This behavior differs from the normal state transitions I've expect for a container that fails within a Pod managed by a Deployment/ReplicaSet where the eventual state is a CrashLoopBackOff or Error which is easier to debug, and the container gets restarted by the higher level controller.

timflannagan avatar Mar 08 '22 17:03 timflannagan

I think this can be solved with static validation tooling, but it would be nice to expose failure states to the Bundle/BundleDeployment status', or even firing off events to make debugging invalid Bundle sources (e.g. a poorly formatted container image) an easier experience.

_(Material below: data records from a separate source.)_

What follows belongs to an exercise in optimizing a design on an open flow for small area and a short achievable clock period; a production flow would make more cautious choices. At most, simulation tests tie the RTL to the original design; equivalence was not proved.

==> run a: inputs <==
// hdr_merge
module hdr_merge (
    input  wire        clk,
    input  wire        rst,         
    input  wire        in_valid,
    input  wire        depth,       
    input  wire [1:0]  nexp,        
    input  wire [11:0] code_l,
    input  wire        cg_l,
    input  wire [11:0] code_m,
    input  wire        cg_m,
    input  wire [11:0] code_s,
    input  wire        cg_s,
    input  wire [15:0] dark_l,      
    input  wire [15:0] dark_m,
    input  wire [15:0] dark_s,
    input  wire [31:0] ratio_m,     
    input  wire [31:0] ratio_s,     
    output reg         out_valid,
    output reg  [23:0] lin,
    output reg  [1:0]  lin_src      
);
==> module hdr_merge, before the edit <==
module hdr_merge (
    input  wire        clk,
    input  wire        rst,         
    input  wire        in_valid,
    input  wire        depth,       
    input  wire [1:0]  nexp,        
    input  wire [11:0] code_l,
    input  wire        cg_l,
    input  wire [11:0] code_m,
    input  wire        cg_m,
    input  wire [11:0] code_s,
    input  wire        cg_s,
    input  wire [15:0] dark_l,      
    input  wire [15:0] dark_m,
    input  wire [15:0] dark_s,
    input  wire [31:0] ratio_m,     
    input  wire [31:0] ratio_s,     
    output reg         out_valid,
    output reg  [23:0] lin,
    output reg  [1:0]  lin_src      
);
    wire [18:0] x_l, x_m, x_s;
    hdr_diff u_diff_l (.depth(depth), .code(code_l), .cg(cg_l), .dark(dark_l), .x(x_l));
    hdr_diff u_diff_m (.depth(depth), .code(code_m), .cg(cg_m), .dark(dark_m), .x(x_m));
    hdr_diff u_diff_s (.depth(depth), .code(code_s), .cg(cg_s), .dark(dark_s), .x(x_s));
    wire hi_l = cg_l & ~x_l[18] & (x_l[17] | x_l[16] | (&x_l[15:13]));
    wire hi_m = cg_m & ~x_m[18] & (x_m[17] | x_m[16] | (&x_m[15:13]));
    wire use_l = (nexp[1] == 1'b0) | ~hi_l;
    wire use_m = ~use_l & (nexp == 2'd3) & ~hi_m;
    reg        r1_valid;
    reg [18:0] r1_x;
    reg        r1_cg;
    reg [31:0] r1_ratio;
    reg [1:0]  r1_src;
    always @(posedge clk) begin
        if (rst) r1_valid <= 1'b0;
        else     r1_valid <= in_valid;
        r1_x     <= use_l ? x_l  : use_m ? x_m  : x_s;
        r1_cg    <= use_l ? cg_l : use_m ? cg_m : cg_s;
        r1_ratio <= use_l ? 32'h0001_0000 : use_m ? ratio_m : ratio_s;
        r1_src   <= use_l ? 2'd0 : use_m ? 2'd1 : 2'd2;
    end
    wire [14:0] xq = r1_cg ? r1_x[15:1] : r1_x[18:4];
    wire [14:0] v  = r1_x[18] ? 15'd0 : (r1_cg & (|r1_x[17:16])) ? 15'h7FFF : xq;
    wire [23:0] ca, cb;
    wire        c16, z0, z1;
    hdr_csa u_csa (.v(v), .ratio(r1_ratio), .ca(ca), .cb(cb), .c16(c16), .z0(z0), .z1(z1));
    wire [23:0] p = ca ^ cb;
    wire [23:0] g = {ca[23:1] & cb[23:1], (ca[0] & cb[0]) | (p[0] & c16)};
    wire        g24, p24;
    hdr_carry u_carry (.p(p), .g({g[23:1], ca[0] & cb[0]}), .go(g24), .po(p24));
    wire        c40 = g24 | (p24 & c16);
    wire        sat_d = ~(c40 ? z1 : z0);
    reg        r2_valid;
    reg [23:0] r2_p, r2_g;
    reg        r2_c, r2_sat;
    always @(posedge clk) begin
        if (rst) r2_valid <= 1'b0;
        else     r2_valid <= r1_valid;
        r2_p    <= p;
        r2_g    <= g;
        r2_c    <= c16;
        r2_sat  <= sat_d;
    end
    wire [23:0] cy;
    hdr_prefix u_prefix (.p(r2_p), .g(r2_g), .c(cy));
    wire [23:0] sum = r2_p ^ {cy[22:0], r2_c};
    always @(*) begin
        out_valid = r2_valid;
        lin       = r2_sat ? 24'hFFFFFF : sum;
    end
    always @(posedge clk) lin_src <= r1_src;
endmodule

timflannagan avatar Mar 08 '22 17:03 timflannagan

I can't remember for sure, but I thought the provisioner logic for recreating the failed pod was subject to exponential backoff? That seems reasonable to me. But I agree that pod status and/or logs in that case should be propagated to the Bundle status.

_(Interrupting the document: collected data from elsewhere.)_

What follows belongs to an exercise in optimizing a design on an open flow for small area; a production flow would make more cautious choices.
Function was checked by simulation only, so behaviour that the tests miss may differ from the original.
Power figures rest on the tool's default switching activity, not on a simulated workload.

$ cat design/flow/flow/run.sh
#!/bin/bash
# Layout flow: the standard ORFS flow, except that synthesis maps the
# logic with an area-oriented ABC script (deep AIG optimisation, then area
# recovery in the mapper) and without Yosys's adder extraction, and port
# buffers use the smallest buffer cell. Everything else (registers, their
# names and cell types, floorplan, power grid, CTS, routing) is the standard
# flow's. Each tool's output goes to a log file in this folder.
set -euo pipefail
W=$PWD
FLOWDIR=$W/flow

# Synthesis script: ORFS's synth.tcl with only the ABC script replaced.
sed -e "s#log_cmd abc {\*}\$abc_args#log_cmd abc {*}[lreplace \$abc_args 1 1 $FLOWDIR/abc_deep.script]#" \
    "$FLOW_HOME/scripts/synth.tcl" > "$W/own_synth.tcl"
grep -q "abc_deep.script" "$W/own_synth.tcl"
sed -e "s#source \$::env(SCRIPTS_DIR)/synth.tcl#source $W/own_synth.tcl#" \
    "$W/synth_recipe.tcl" > "$W/own_synth_recipe.tcl"
grep -q "own_synth.tcl" "$W/own_synth_recipe.tcl"

make -C "$FLOW_HOME" DESIGN_CONFIG="$W/config.mk" WORK_HOME="$W/orfs" CLKGATE_MAP_FILE= \
    SYNTH_SCRIPT="$W/own_synth_recipe.tcl" ADDER_MAP_FILE= synth > "$W/synth.log" 2>&1

# The rest of the standard flow, on that netlist.
bash "$W/standard.sh" BUFFER_PORTS_ARGS="-buffer_cell sky130_fd_sc_hd__buf_1" \
    CTS_ARGS="-sink_clustering_enable -sink_clustering_size 64 -sink_clustering_max_diameter 500 -repair_clock_nets -dont_use_dummy_load -buf_list sky130_fd_sc_hd__clkbuf_16 -root_buf sky130_fd_sc_hd__clkbuf_16" finish > "$W/layout.log" 2>&1
test -f "$W/out/final.def"
$ cat design/flow/flow/abc_deep.script
&get -n
&st
&deepsyn -J 100 -T 900
&dch -f
&nf -R 1000
&put
topo
stime -c
dnsize -c
$ cat design/flow/standard.sh
#!/bin/bash
# synth_recipe.tcl (not shown) runs the flow's synth.tcl, then flattens the netlist and writes it again
# the make line also repeats each setting of config.mk as NAME=value (left out here)
make -C /OpenROAD-flow-scripts/flow DESIGN_CONFIG=/design/flow/config.mk WORK_HOME=/design/flow/orfs CLKGATE_MAP_FILE= SYNTH_SCRIPT=/design/flow/synth_recipe.tcl "${@:-finish}"
$ cat design/flow/config.mk
export PLATFORM = sky130hd
export DESIGN_NAME = jomen_matcher
export DESIGN_NICKNAME = jomen_matcher
export VERILOG_FILES = /design/flow/design.v
export SDC_FILE = /design/flow/constraint.sdc
export NUM_CORES = 4
export LEC_CHECK = 0
export CAP_MARGIN = 20
export CORE_MARGIN = 2
export CORE_UTILIZATION = 40
export SLEW_MARGIN = 20
$ cat design/flow/constraint.sdc
create_clock -name core_clock -period 20.0 [get_ports {clk}]
set_input_delay 4.0000 -clock core_clock [delete_from_list [all_inputs] [get_ports {clk}]]
set_output_delay 4.0000 -clock core_clock [all_outputs]
set_load 0.01 [all_outputs]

joelanford avatar Mar 08 '22 18:03 joelanford

Exploring this. Out of curiosity, how is the original bundle malformed?

nsapse avatar Mar 25 '22 19:03 nsapse

@nsapse Basically the /manifests path in the container image was a file and not a directory like the provisioner was expecting.

timflannagan avatar Mar 25 '22 19:03 timflannagan

Okay played around with this super briefly while watching the bruins: it looks like this is reproducible when the generated unpack Pod references a volume mount that doesn't exist (e.g. a ConfigMap volume source where the corev1.ObjectReference isn't present on the cluster), and as a result, the unpack Pod is stuck in the Pending phase until kubelet gives up waiting for that volume to be present before starting the contains in the unpack Pod.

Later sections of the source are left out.